[Opening Information given section]
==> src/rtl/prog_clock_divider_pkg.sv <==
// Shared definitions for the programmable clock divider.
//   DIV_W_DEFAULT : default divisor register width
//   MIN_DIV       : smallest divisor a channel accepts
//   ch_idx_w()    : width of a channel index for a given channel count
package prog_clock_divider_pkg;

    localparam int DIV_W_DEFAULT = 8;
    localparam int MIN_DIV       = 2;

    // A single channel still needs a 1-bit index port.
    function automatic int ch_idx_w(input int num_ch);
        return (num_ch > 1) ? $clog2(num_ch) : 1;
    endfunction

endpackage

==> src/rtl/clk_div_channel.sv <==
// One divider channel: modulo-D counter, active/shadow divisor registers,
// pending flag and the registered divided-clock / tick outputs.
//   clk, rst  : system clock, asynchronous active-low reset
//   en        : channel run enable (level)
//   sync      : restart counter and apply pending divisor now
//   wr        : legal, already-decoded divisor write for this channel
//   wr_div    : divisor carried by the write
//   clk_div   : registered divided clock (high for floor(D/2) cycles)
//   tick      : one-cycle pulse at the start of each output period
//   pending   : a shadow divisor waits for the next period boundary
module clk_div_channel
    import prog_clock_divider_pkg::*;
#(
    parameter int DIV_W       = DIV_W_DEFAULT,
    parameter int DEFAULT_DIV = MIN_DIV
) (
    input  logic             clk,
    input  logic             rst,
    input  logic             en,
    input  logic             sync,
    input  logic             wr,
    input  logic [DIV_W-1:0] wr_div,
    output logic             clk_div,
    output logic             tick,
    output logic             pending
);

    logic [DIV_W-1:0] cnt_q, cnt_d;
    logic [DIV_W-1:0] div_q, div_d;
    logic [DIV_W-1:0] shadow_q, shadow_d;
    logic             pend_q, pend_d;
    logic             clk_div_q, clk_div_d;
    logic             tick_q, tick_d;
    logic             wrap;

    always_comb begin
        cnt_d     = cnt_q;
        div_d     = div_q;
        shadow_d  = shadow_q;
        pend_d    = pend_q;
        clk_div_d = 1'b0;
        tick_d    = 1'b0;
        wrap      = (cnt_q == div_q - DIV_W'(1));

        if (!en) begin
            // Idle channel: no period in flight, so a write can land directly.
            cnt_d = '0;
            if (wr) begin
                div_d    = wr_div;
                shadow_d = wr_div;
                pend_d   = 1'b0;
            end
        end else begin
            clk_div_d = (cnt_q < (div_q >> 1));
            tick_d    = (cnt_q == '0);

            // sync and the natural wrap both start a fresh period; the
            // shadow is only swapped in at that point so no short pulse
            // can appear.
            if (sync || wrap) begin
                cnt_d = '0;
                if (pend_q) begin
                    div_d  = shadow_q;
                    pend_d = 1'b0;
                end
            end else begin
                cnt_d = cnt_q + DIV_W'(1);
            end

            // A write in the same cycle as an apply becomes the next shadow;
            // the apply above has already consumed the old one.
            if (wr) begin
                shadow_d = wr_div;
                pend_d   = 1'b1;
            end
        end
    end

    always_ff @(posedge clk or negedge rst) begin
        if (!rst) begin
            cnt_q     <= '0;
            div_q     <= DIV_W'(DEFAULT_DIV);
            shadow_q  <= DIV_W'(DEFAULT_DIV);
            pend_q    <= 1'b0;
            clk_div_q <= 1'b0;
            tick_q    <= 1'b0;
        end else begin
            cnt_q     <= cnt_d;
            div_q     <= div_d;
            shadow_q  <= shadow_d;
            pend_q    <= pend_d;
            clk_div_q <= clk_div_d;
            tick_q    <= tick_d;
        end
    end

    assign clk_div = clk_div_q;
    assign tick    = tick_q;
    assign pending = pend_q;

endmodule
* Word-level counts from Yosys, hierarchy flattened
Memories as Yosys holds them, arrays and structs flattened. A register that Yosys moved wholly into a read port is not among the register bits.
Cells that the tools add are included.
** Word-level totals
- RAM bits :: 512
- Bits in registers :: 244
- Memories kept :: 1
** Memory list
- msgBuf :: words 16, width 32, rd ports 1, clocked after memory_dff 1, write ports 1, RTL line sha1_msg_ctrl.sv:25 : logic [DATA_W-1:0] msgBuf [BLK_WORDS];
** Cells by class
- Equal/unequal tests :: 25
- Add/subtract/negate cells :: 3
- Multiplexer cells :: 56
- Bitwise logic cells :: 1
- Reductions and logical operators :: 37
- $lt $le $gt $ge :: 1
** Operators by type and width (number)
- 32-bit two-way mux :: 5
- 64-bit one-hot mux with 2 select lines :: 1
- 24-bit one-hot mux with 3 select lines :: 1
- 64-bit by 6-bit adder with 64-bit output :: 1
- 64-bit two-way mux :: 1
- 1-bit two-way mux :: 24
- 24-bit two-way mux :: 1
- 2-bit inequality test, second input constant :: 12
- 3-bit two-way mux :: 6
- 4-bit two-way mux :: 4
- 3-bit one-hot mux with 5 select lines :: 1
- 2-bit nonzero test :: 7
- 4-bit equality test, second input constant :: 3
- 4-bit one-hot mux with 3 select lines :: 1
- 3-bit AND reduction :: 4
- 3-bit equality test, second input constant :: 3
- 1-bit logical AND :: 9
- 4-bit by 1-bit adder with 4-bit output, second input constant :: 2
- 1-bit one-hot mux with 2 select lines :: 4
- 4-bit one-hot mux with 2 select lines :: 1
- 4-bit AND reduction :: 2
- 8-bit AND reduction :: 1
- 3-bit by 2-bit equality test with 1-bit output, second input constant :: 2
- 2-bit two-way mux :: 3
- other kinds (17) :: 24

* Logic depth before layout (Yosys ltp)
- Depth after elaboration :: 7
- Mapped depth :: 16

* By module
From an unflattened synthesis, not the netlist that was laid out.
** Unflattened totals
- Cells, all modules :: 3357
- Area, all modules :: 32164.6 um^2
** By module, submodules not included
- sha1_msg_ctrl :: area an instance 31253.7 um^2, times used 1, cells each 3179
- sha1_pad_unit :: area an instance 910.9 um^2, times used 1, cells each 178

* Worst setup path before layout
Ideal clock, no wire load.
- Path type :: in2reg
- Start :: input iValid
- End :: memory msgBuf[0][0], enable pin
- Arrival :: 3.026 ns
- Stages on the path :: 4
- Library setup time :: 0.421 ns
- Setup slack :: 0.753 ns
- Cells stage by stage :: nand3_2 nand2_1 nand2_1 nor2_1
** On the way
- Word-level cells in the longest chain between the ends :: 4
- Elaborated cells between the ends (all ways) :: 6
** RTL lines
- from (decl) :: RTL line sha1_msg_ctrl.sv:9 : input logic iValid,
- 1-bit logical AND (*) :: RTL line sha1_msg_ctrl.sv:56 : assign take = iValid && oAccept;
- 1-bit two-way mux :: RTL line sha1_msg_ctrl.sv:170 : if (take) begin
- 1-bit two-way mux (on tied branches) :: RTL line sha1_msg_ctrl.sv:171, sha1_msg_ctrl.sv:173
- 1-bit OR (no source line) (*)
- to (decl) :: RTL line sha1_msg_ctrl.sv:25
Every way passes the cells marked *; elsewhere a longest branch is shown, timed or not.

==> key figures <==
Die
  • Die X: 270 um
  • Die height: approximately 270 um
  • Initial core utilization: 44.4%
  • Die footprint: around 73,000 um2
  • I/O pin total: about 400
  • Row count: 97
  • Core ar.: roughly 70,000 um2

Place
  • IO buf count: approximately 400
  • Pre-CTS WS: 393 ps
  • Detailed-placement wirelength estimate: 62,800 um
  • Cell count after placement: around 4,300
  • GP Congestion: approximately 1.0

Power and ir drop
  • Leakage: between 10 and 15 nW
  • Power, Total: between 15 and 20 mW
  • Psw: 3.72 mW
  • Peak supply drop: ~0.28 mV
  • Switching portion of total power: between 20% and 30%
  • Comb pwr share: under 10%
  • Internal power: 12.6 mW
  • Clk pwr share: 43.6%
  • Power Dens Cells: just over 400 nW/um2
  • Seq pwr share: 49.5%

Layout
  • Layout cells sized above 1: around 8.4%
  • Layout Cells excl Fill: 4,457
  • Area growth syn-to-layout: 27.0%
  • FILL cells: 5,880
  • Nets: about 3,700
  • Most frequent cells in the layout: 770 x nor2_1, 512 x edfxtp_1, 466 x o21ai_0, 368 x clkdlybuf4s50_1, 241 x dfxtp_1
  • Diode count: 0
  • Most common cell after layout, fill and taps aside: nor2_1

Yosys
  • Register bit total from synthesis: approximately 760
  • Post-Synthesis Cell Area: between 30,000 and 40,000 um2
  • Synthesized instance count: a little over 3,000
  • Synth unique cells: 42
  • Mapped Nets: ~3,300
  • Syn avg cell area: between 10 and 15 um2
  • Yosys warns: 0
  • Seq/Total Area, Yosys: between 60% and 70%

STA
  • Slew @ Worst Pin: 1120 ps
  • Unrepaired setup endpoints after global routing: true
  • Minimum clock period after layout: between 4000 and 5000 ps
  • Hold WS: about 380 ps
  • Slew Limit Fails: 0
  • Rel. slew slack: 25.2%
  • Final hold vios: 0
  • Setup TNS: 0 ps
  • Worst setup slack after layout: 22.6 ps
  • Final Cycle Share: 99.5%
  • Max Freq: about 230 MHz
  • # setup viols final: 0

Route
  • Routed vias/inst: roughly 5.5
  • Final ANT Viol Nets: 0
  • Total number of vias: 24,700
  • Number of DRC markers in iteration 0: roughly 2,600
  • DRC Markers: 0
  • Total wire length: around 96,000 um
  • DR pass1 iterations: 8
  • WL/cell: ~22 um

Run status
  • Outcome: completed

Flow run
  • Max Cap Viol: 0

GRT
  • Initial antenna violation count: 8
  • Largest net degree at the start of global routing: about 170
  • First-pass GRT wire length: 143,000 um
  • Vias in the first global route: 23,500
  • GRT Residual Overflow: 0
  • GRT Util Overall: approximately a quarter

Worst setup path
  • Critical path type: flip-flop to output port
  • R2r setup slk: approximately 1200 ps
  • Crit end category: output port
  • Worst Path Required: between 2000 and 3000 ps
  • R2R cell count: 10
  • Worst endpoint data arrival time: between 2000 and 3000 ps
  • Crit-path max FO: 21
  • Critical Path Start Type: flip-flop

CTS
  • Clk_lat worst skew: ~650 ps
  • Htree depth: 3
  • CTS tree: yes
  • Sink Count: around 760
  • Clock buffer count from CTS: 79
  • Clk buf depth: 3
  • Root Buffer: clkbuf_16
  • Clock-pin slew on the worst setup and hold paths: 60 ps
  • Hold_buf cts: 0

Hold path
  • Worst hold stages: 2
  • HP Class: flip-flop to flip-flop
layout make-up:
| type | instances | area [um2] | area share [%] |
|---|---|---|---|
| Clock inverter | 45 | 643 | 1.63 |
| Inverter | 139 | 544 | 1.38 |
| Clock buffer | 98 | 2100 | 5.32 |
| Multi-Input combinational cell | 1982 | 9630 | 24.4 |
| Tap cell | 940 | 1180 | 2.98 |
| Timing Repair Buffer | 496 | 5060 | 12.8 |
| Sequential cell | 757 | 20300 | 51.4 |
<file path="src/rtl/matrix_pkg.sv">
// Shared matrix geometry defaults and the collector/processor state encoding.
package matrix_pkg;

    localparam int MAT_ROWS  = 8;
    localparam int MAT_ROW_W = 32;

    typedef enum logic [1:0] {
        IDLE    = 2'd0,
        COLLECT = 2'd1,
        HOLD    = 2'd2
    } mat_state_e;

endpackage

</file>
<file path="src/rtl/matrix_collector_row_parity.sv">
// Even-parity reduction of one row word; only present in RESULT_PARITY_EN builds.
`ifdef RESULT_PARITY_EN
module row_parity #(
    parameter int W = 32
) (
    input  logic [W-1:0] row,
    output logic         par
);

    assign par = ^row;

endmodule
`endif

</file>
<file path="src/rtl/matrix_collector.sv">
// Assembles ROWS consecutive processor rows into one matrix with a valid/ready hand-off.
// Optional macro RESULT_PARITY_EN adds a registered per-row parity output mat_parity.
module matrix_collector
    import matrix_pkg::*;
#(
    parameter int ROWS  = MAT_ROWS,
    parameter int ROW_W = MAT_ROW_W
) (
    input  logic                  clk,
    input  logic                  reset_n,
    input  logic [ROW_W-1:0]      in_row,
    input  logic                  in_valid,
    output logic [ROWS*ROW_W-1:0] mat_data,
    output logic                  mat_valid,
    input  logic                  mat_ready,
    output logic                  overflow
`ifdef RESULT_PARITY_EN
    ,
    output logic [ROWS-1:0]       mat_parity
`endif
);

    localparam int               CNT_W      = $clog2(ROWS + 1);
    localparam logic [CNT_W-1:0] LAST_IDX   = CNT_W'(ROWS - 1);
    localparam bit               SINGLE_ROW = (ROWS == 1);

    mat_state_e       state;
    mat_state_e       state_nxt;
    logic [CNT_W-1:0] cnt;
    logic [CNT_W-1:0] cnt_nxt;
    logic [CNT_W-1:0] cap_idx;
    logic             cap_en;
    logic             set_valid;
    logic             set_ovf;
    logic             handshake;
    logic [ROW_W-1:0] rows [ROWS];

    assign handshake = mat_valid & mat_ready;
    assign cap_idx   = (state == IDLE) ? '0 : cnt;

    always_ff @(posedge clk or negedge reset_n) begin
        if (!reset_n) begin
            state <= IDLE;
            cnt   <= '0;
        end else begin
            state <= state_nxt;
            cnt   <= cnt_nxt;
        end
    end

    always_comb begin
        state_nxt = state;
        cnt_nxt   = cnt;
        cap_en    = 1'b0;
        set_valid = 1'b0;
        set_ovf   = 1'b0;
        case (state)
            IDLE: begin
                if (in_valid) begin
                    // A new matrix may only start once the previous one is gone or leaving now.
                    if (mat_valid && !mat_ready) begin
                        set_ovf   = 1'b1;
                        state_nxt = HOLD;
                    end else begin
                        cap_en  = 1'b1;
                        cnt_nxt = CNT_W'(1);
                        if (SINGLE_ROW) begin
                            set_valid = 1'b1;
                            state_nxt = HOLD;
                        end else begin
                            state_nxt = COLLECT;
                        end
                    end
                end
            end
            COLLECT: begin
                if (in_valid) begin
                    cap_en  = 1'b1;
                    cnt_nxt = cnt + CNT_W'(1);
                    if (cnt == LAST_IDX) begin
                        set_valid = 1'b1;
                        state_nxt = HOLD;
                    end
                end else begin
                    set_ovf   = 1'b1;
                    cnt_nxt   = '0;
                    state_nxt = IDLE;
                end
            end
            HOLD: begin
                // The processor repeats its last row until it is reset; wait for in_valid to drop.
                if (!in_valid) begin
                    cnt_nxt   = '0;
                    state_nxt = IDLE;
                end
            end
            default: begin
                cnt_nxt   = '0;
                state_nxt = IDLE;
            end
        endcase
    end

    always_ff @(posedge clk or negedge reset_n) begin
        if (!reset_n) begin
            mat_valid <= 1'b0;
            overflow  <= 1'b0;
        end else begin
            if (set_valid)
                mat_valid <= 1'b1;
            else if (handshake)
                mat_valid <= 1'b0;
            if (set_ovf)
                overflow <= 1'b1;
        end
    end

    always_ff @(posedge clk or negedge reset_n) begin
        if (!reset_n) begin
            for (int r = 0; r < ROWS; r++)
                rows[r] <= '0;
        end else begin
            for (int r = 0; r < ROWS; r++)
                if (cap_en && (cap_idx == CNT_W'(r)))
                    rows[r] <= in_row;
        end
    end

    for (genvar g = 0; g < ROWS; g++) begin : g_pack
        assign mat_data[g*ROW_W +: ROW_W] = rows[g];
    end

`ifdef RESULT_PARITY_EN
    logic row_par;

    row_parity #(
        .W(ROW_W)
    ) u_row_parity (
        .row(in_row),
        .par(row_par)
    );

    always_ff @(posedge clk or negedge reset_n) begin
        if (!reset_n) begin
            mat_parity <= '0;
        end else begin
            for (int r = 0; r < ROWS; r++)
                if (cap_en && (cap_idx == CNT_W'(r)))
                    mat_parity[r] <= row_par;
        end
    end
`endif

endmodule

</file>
[Closing Information given section]
Exercise requirements:
Beginning at the line with "Yosys, hierarchy flattened" and stopping after the line with "- 24-bit two-way mux :: 1", please write out every line of the data above exactly and nothing else.

Problem solution:
* Word-level counts from Yosys, hierarchy flattened
Memories as Yosys holds them, arrays and structs flattened. A register that Yosys moved wholly into a read port is not among the register bits.
Cells that the tools add are included.
** Word-level totals
- RAM bits :: 512
- Bits in registers :: 244
- Memories kept :: 1
** Memory list
- msgBuf :: words 16, width 32, rd ports 1, clocked after memory_dff 1, write ports 1, RTL line sha1_msg_ctrl.sv:25 : logic [DATA_W-1:0] msgBuf [BLK_WORDS];
** Cells by class
- Equal/unequal tests :: 25
- Add/subtract/negate cells :: 3
- Multiplexer cells :: 56
- Bitwise logic cells :: 1
- Reductions and logical operators :: 37
- $lt $le $gt $ge :: 1
** Operators by type and width (number)
- 32-bit two-way mux :: 5
- 64-bit one-hot mux with 2 select lines :: 1
- 24-bit one-hot mux with 3 select lines :: 1
- 64-bit by 6-bit adder with 64-bit output :: 1
- 64-bit two-way mux :: 1
- 1-bit two-way mux :: 24
- 24-bit two-way mux :: 1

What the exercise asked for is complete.